The second count of stalking is related to a 2007 incident that resulted in Lynch being suspended from the police force for four days. In the 2007 incident, a man who dated Lynch’s ex-wife from 2004 to 2007 reported Lynch arrived at his ex-wife’s apartment and hit him in the face. The man said Lynch continued hitting him until he fell to the ground, then kicked him in the head. The man who reported the incident was charged with disorderly conduct.
The final complaint of stalking was from a former employee of the Fox Lake Police Department.

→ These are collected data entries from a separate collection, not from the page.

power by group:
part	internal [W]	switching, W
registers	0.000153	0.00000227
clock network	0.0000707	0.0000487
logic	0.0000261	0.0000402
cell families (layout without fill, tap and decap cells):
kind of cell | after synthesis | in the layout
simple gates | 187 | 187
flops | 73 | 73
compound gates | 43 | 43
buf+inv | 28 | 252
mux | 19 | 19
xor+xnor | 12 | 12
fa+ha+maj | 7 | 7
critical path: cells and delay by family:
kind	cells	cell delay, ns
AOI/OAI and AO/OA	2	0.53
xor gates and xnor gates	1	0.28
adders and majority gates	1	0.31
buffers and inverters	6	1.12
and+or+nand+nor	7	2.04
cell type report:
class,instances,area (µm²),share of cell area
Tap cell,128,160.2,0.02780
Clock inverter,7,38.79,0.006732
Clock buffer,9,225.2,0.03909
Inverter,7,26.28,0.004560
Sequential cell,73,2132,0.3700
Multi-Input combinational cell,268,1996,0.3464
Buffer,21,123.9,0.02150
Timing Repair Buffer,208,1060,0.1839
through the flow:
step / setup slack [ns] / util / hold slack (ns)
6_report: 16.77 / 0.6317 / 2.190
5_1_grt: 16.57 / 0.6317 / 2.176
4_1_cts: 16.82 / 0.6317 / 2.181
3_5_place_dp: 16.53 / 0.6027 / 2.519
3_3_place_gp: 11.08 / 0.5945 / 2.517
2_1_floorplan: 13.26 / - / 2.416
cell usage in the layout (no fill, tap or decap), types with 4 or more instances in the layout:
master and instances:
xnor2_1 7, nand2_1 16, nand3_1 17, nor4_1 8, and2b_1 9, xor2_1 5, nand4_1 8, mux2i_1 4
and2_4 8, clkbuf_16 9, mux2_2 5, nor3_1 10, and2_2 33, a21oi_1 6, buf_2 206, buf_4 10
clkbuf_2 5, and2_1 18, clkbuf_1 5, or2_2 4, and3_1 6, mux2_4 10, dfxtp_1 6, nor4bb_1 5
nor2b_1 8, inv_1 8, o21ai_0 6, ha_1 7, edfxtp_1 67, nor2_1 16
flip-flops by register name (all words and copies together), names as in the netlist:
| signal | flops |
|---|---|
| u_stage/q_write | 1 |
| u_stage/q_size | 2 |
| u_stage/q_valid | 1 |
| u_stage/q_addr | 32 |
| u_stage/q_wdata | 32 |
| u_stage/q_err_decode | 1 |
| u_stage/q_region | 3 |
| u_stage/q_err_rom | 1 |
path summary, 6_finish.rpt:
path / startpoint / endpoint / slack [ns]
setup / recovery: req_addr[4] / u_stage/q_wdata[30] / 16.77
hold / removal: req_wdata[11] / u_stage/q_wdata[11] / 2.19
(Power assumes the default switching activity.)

She reported after she left the police department, she went to work at another business in Fox Lake. She said she would see Lynch up to 10 times a day. When she was at work and her supervisor was gone, Lynch would come in and try to talk to her. She reported she developed a code word, so other employees would come to where she was and she wouldn’t be left alone with Lynch.
The case appeared before now-retired circuit court judge Andrew Bissonette in 2010. Dodge County Circuit Court Judge Martin De Vries has handled the case since that date and will preside over Lynch’s plea hearing May 13.
Lynch’s case was sent to the state Supreme Court in 2011 but was delayed as an appeals court was waiting on a decision in a case with similar circumstances that was being heard by the Wisconsin Supreme Court. Both cases involved the release of private therapy records of a victim.
In a pretrial motion in circuit court, the defense requested a review of the mental health treatment and counseling records of the victim. The circuit court found that Lynch demonstrated there is a reasonable likelihood the information enclosed in privileged records is necessary for a fair trial. That means the woman would have to release her mental health records prior to a trial for Lynch.
She refused to release her records until a decision was made by a higher court. The court of appeals upheld the decision made by the circuit court that her records would be necessary for a fair trial and the woman appealed again to the state Supreme Court. A Supreme Court decision in July 2016 resulted in the case being sent back to circuit court.
The case is being prosecuted by Wisconsin Assistant Attorney General Shelly Rusch.